Work required » Work out how many lines below contain the word "clearing", then give that number alone.

┄┄┄┄┄┄┄┄┄┄┄┄┄┄┄┄┄┄┄┄

===== src/rrlt_back.sv =====
// ----------------------------------------------------------------------------
// rrlt_back
// sweeps the entry table for each request and writes back the outcome
// ----------------------------------------------------------------------------
`include "assert_macros.svh"

module rrlt_back import rrlt_pkg::*; #(
  parameter int ENTRIES = 32
) (
  input  logic clk,
  input  logic rst,
  input  logic cmd_valid,
  input  cmd_t cmd_in,
  output logic cmd_pop,
  output logic res_push,
  output rsp_t res_data,
  input  logic res_full,
  output logic clearing
);

  localparam int IDXW = $clog2(ENTRIES);
  localparam int EW   = $bits(entry_t);
  localparam logic [IDXW-1:0] LAST_IDX = IDXW'(ENTRIES - 1);

  back_state_t       state;
  back_state_t       state_next;
  logic [IDXW-1:0]   idx;
  logic [IDXW-1:0]   idx_next;
  cmd_t              cmd;
  logic              chk_valid;
  logic [IDXW-1:0]   chk_idx;
  logic              conflict;
  logic              found;
  logic [IDXW-1:0]   slot;
  logic [ID_W-1:0]   next_id;

  logic              ram_we;
  logic [IDXW-1:0]   ram_waddr;
  logic [EW-1:0]     ram_wdata;
  logic              ram_re;
  logic [EW-1:0]     ram_rdata;
  entry_t            rd_entry;
  entry_t            new_entry;

  logic              is_lock;
  logic              grant;
  logic              commit_write;
  logic              meet;
  logic              lock_hit;
  logic              unlock_hit;

  rrlt_ram #(
    .WIDTH (EW),
    .DEPTH (ENTRIES)
  ) u_table (
    .clk   (clk),
    .we    (ram_we),
    .waddr (ram_waddr),
    .wdata (ram_wdata),
    .re    (ram_re),
    .raddr (idx),
    .rdata (ram_rdata)
  );

  assign rd_entry = entry_t'(ram_rdata);
  assign clearing = (state == B_CLEAR);

  // overlap of closed boxes and hit tests on the entry just read
  always_comb begin
    meet = ({1'b0, rd_entry.x} <= cmd.x_end) && ({1'b0, cmd.x} <= rd_entry.x_end) &&
           ({1'b0, rd_entry.y} <= cmd.y_end) && ({1'b0, cmd.y} <= rd_entry.y_end);
    lock_hit   = rd_entry.valid && (cmd.wr || rd_entry.wr) && meet;
    unlock_hit = rd_entry.valid && (rd_entry.owner == cmd.owner) && (rd_entry.id == cmd.id);
  end

  // outcome of the finished sweep
  always_comb begin
    is_lock      = (cmd.kind == CMD_LOCK);
    grant        = is_lock && !conflict && found;
    commit_write = found && !(is_lock && conflict);
    if (is_lock) begin
      if (conflict) begin
        res_data.status = ST_CONFLICT;
      end else if (found) begin
        res_data.status = ST_OK;
      end else begin
        res_data.status = ST_FULL;
      end
    end else begin
      res_data.status = found ? ST_OK : ST_MISSING;
    end
    res_data.granted_id = grant ? next_id : '0;
    new_entry.valid = is_lock;
    new_entry.owner = cmd.owner;
    new_entry.id    = next_id;
    new_entry.wr    = cmd.wr;
    new_entry.x     = cmd.x;
    new_entry.x_end = cmd.x_end;
    new_entry.y     = cmd.y;
    new_entry.y_end = cmd.y_end;
  end

  always_comb begin
    state_next = state;
    idx_next   = idx;
    cmd_pop    = 1'b0;
    ram_re     = 1'b0;
    ram_we     = 1'b0;
    ram_waddr  = idx;
    ram_wdata  = '0;
    res_push   = 1'b0;
    unique case (state)
      B_CLEAR: begin
        ram_we = 1'b1;
        if (idx == LAST_IDX) begin
          idx_next   = '0;
          state_next = B_IDLE;
        end else begin
          idx_next = idx + IDXW'(1);
        end
      end
      B_IDLE: begin
        if (cmd_valid) begin
          cmd_pop    = 1'b1;
          idx_next   = '0;
          state_next = B_SCAN;
        end
      end
      B_SCAN: begin
        ram_re = 1'b1;
        if (idx == LAST_IDX) begin
          state_next = B_TAIL;
        end else begin
          idx_next = idx + IDXW'(1);
        end
      end
      B_TAIL: begin
        state_next = B_COMMIT;
      end
      B_COMMIT: begin
        if (!res_full) begin
          res_push   = 1'b1;
          ram_we     = commit_write;
          ram_waddr  = slot;
          ram_wdata  = new_entry;
          state_next = B_IDLE;
        end
      end
      default: begin
        state_next = B_CLEAR;
        idx_next   = '0;
      end
    endcase
  end

  always_ff @(posedge clk) begin
    if (rst) begin
      state     <= B_CLEAR;
      idx       <= '0;
      chk_valid <= 1'b0;
      conflict  <= 1'b0;
      found     <= 1'b0;
      slot      <= '0;
      next_id   <= FIRST_ID;
    end else begin
      state     <= state_next;
      idx       <= idx_next;
      chk_valid <= (state == B_SCAN);
      if (cmd_pop) begin
        conflict <= 1'b0;
        found    <= 1'b0;
        slot     <= '0;
      end else if (chk_valid) begin
        if (is_lock) begin
          if (lock_hit) begin
            conflict <= 1'b1;
          end
          if (!rd_entry.valid && !found) begin
            found <= 1'b1;
            slot  <= chk_idx;
          end
        end else if (unlock_hit && !found) begin
          found <= 1'b1;
          slot  <= chk_idx;
        end
      end
      if (res_push && grant) begin
        next_id <= (next_id == LAST_ID) ? FIRST_ID : next_id + ID_W'(1);
      end
    end
  end

  always_ff @(posedge clk) begin
    chk_idx <= idx;
    if (cmd_pop) begin
      cmd <= cmd_in;
    end
  end

  `ASSERT_IMPL(a_wr_phase, clk, rst, ram_we, (state == B_CLEAR) || (state == B_COMMIT), "table written outside clear or commit")
  `ASSERT_NEXT(a_sweep_end, clk, rst, (state == B_SCAN) && (idx == LAST_IDX), state == B_TAIL, "sweep did not end at last entry")
  `ASSERT_IMPL(a_id_nonzero, clk, rst, 1'b1, next_id != '0, "lock id counter reached zero")

endmodule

┄┄┄┄┄┄┄┄┄┄┄┄┄┄┄┄┄┄┄┄

Response to this task » 2